=== Dataset content ===
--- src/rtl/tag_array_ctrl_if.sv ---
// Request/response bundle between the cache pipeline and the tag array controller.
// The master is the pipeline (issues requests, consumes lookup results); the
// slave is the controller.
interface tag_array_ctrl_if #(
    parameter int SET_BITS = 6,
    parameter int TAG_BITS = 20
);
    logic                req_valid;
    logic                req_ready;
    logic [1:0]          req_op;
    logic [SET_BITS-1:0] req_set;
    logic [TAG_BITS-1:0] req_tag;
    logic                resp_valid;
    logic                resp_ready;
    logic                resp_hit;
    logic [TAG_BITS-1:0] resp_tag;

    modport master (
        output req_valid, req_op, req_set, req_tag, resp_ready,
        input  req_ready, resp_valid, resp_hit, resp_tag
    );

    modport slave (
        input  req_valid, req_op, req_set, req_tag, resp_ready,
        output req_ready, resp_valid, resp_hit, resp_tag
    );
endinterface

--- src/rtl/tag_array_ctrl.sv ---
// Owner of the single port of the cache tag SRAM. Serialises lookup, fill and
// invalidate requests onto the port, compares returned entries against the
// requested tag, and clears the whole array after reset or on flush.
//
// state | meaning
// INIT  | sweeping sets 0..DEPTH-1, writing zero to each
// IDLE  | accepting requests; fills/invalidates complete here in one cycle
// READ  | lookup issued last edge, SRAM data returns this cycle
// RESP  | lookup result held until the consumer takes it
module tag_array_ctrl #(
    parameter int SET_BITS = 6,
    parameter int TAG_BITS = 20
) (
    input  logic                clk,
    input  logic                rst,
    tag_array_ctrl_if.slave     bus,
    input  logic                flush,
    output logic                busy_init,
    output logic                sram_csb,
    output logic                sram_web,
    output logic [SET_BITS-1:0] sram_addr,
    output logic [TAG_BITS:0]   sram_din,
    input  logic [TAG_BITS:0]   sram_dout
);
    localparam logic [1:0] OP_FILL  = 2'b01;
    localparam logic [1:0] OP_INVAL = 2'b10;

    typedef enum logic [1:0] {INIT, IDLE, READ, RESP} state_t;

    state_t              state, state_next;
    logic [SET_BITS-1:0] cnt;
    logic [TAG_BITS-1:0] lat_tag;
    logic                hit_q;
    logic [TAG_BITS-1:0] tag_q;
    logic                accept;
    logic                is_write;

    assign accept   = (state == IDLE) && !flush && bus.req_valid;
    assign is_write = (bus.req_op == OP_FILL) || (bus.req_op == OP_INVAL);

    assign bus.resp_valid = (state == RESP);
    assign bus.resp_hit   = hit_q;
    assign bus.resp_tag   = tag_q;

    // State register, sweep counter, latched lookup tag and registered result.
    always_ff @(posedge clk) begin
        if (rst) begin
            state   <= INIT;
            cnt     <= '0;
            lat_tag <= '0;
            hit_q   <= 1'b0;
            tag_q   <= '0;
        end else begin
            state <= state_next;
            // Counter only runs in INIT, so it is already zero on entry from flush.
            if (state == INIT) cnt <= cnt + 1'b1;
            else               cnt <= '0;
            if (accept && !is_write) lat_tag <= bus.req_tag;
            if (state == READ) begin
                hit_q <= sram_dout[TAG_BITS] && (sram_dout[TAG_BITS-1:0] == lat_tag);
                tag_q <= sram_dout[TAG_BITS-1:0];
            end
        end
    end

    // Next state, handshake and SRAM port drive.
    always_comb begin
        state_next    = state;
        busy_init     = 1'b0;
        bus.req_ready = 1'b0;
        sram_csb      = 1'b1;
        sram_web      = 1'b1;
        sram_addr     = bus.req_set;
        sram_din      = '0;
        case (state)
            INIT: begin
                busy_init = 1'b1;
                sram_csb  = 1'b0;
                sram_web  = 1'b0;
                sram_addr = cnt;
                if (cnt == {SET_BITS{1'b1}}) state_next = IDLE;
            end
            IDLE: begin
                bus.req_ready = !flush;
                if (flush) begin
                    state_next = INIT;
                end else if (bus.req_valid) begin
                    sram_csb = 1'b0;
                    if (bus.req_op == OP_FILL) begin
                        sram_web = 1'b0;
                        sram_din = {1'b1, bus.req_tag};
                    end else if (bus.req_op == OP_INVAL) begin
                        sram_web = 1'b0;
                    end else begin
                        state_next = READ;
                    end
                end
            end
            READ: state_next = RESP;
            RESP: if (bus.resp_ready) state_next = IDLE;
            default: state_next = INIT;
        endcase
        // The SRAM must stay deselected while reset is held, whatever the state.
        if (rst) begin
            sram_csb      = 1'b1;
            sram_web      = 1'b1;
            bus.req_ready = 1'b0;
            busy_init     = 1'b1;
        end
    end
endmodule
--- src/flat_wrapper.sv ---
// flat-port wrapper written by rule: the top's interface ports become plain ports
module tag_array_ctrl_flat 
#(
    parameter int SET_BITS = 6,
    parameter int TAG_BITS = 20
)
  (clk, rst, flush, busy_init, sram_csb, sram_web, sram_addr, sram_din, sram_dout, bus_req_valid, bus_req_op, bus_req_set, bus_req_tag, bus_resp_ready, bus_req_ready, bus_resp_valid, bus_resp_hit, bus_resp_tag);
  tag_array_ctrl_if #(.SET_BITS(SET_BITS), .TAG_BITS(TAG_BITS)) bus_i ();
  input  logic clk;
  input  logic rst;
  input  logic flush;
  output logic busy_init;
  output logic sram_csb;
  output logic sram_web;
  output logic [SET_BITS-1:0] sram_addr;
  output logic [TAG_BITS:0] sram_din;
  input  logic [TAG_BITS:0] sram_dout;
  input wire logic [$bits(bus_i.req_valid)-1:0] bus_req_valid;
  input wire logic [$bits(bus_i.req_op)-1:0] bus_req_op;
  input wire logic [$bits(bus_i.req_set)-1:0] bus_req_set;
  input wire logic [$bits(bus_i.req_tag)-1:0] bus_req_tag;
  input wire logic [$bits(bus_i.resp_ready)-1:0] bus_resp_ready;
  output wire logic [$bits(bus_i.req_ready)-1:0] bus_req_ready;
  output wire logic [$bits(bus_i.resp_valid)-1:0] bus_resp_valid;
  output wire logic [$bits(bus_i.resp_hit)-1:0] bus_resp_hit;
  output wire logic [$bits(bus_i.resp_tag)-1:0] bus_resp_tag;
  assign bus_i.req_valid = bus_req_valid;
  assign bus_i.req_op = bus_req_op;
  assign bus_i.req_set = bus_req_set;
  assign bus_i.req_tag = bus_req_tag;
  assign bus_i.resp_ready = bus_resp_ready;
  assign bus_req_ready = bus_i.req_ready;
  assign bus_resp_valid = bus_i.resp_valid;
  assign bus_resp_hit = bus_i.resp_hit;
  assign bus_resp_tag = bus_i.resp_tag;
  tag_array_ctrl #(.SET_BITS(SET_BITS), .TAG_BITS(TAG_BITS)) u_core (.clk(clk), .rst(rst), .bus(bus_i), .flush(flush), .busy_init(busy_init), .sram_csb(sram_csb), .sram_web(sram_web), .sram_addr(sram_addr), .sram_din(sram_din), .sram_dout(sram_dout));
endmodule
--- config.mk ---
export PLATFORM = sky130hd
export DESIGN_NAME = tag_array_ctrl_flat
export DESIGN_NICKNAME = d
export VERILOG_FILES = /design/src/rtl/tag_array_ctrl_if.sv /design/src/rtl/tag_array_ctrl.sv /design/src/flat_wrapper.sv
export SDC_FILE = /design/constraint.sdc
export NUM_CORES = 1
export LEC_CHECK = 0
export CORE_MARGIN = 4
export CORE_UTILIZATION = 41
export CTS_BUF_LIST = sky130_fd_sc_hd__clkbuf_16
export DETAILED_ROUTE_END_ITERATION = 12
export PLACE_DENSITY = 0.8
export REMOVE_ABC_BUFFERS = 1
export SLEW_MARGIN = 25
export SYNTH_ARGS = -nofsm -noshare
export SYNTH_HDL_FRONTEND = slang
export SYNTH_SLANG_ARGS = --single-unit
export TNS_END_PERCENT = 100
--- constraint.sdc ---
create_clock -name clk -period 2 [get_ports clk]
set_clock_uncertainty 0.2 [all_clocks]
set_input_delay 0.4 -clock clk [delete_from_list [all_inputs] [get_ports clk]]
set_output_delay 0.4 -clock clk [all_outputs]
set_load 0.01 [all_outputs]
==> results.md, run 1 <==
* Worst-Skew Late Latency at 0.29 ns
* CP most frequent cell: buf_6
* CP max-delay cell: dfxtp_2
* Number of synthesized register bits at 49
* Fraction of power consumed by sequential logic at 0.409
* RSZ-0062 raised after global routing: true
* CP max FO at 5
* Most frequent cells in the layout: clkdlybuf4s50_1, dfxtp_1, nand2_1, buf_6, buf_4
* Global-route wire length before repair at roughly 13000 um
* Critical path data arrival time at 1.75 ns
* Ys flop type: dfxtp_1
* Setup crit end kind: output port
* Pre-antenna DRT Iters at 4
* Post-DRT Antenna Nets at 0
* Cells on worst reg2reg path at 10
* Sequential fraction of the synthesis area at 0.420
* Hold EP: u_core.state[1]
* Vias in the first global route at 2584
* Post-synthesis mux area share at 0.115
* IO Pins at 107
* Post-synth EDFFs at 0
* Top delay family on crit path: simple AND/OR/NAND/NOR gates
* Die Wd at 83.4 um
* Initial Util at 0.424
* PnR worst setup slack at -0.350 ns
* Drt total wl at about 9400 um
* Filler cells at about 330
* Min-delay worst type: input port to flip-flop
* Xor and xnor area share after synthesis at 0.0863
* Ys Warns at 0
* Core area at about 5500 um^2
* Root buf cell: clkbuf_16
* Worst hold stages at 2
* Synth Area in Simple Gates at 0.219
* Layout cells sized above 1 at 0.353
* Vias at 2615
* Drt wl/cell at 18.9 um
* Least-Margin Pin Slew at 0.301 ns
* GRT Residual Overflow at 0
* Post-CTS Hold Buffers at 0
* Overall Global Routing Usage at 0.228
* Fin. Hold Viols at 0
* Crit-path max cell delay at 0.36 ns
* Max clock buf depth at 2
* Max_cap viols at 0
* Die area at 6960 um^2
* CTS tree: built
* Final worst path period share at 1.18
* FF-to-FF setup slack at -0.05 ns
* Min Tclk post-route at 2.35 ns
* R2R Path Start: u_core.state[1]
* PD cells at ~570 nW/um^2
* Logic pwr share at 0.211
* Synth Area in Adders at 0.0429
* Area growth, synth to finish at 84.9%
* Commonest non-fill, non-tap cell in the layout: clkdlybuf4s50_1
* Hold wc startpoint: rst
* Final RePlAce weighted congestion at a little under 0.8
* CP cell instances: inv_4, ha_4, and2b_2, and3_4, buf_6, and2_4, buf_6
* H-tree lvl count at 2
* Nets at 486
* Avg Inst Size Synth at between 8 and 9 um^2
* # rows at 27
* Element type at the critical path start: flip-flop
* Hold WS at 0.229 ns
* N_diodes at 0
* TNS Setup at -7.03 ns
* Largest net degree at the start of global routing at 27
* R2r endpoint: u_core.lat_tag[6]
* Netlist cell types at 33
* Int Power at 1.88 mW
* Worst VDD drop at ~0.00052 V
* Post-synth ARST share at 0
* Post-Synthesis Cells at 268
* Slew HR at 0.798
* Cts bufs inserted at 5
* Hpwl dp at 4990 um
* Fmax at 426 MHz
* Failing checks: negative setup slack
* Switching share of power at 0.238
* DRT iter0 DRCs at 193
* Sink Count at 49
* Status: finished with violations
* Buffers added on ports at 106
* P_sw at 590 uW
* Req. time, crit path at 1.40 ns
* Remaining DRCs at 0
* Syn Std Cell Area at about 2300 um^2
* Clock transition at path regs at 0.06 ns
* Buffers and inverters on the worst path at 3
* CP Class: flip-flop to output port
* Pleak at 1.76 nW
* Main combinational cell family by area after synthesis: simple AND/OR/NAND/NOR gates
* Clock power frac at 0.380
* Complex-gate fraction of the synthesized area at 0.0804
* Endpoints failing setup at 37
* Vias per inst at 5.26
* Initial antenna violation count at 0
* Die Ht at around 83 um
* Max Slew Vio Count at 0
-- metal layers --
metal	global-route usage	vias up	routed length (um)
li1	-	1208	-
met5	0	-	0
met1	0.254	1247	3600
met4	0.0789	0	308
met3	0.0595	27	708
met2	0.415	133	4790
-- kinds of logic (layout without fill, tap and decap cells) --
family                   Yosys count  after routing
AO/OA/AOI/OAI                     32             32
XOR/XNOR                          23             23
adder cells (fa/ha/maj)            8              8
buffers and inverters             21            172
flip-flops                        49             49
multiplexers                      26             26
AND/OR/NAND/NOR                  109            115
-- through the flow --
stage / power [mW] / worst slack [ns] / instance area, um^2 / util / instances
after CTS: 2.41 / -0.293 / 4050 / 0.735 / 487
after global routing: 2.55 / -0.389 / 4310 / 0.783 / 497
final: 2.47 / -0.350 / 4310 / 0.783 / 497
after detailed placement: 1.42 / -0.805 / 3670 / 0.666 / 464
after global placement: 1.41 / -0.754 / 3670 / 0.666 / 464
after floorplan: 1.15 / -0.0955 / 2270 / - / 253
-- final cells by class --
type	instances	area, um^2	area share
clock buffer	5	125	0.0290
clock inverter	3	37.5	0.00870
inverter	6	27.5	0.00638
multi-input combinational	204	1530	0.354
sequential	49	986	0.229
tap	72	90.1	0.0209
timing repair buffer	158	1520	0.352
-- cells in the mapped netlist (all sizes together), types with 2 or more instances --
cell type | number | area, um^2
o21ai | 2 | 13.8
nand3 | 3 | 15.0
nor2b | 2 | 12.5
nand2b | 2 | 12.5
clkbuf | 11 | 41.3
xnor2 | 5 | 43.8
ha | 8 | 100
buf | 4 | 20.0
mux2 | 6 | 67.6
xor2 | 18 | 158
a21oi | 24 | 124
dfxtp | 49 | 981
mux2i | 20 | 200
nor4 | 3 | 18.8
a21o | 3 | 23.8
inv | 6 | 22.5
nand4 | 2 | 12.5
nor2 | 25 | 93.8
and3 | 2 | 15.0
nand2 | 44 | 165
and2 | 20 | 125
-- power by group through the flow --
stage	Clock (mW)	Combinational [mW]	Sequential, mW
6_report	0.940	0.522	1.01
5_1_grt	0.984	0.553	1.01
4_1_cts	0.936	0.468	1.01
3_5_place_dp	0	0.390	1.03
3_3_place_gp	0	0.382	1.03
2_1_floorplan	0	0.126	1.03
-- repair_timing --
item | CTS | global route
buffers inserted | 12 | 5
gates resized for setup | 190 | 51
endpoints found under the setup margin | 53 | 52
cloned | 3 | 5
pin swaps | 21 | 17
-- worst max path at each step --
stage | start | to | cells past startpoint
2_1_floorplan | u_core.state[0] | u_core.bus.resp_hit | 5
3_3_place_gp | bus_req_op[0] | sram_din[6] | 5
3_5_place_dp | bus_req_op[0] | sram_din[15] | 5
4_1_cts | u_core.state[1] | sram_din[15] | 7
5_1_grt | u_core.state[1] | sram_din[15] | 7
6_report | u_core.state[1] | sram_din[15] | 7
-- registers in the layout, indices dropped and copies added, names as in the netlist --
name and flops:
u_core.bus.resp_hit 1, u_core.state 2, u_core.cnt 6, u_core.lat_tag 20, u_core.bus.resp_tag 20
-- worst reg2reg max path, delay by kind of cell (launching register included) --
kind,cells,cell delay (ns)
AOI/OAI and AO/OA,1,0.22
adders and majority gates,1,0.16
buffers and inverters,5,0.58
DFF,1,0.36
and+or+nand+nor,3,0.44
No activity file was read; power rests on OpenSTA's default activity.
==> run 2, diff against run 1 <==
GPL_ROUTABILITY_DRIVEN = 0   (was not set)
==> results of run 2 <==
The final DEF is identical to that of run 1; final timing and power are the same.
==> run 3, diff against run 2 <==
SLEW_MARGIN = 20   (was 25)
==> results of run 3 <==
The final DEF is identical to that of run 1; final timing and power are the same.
===
Task brief:
From the records above, retype only the lines starting at the line that contains "Max_cap viols at 0" and ending at the line that contains "to output port", both included.

Answer space:
* Max_cap viols at 0
* Die area at 6960 um^2
* CTS tree: built
* Final worst path period share at 1.18
* FF-to-FF setup slack at -0.05 ns
* Min Tclk post-route at 2.35 ns
* R2R Path Start: u_core.state[1]
* PD cells at ~570 nW/um^2
* Logic pwr share at 0.211
* Synth Area in Adders at 0.0429
* Area growth, synth to finish at 84.9%
* Commonest non-fill, non-tap cell in the layout: clkdlybuf4s50_1
* Hold wc startpoint: rst
* Final RePlAce weighted congestion at a little under 0.8
* CP cell instances: inv_4, ha_4, and2b_2, and3_4, buf_6, and2_4, buf_6
* H-tree lvl count at 2
* Nets at 486
* Avg Inst Size Synth at between 8 and 9 um^2
* # rows at 27
* Element type at the critical path start: flip-flop
* Hold WS at 0.229 ns
* N_diodes at 0
* TNS Setup at -7.03 ns
* Largest net degree at the start of global routing at 27
* R2r endpoint: u_core.lat_tag[6]
* Netlist cell types at 33
* Int Power at 1.88 mW
* Worst VDD drop at ~0.00052 V
* Post-synth ARST share at 0
* Post-Synthesis Cells at 268
* Slew HR at 0.798
* Cts bufs inserted at 5
* Hpwl dp at 4990 um
* Fmax at 426 MHz
* Failing checks: negative setup slack
* Switching share of power at 0.238
* DRT iter0 DRCs at 193
* Sink Count at 49
* Status: finished with violations
* Buffers added on ports at 106
* P_sw at 590 uW
* Req. time, crit path at 1.40 ns
* Remaining DRCs at 0
* Syn Std Cell Area at about 2300 um^2
* Clock transition at path regs at 0.06 ns
* Buffers and inverters on the worst path at 3
* CP Class: flip-flop to output port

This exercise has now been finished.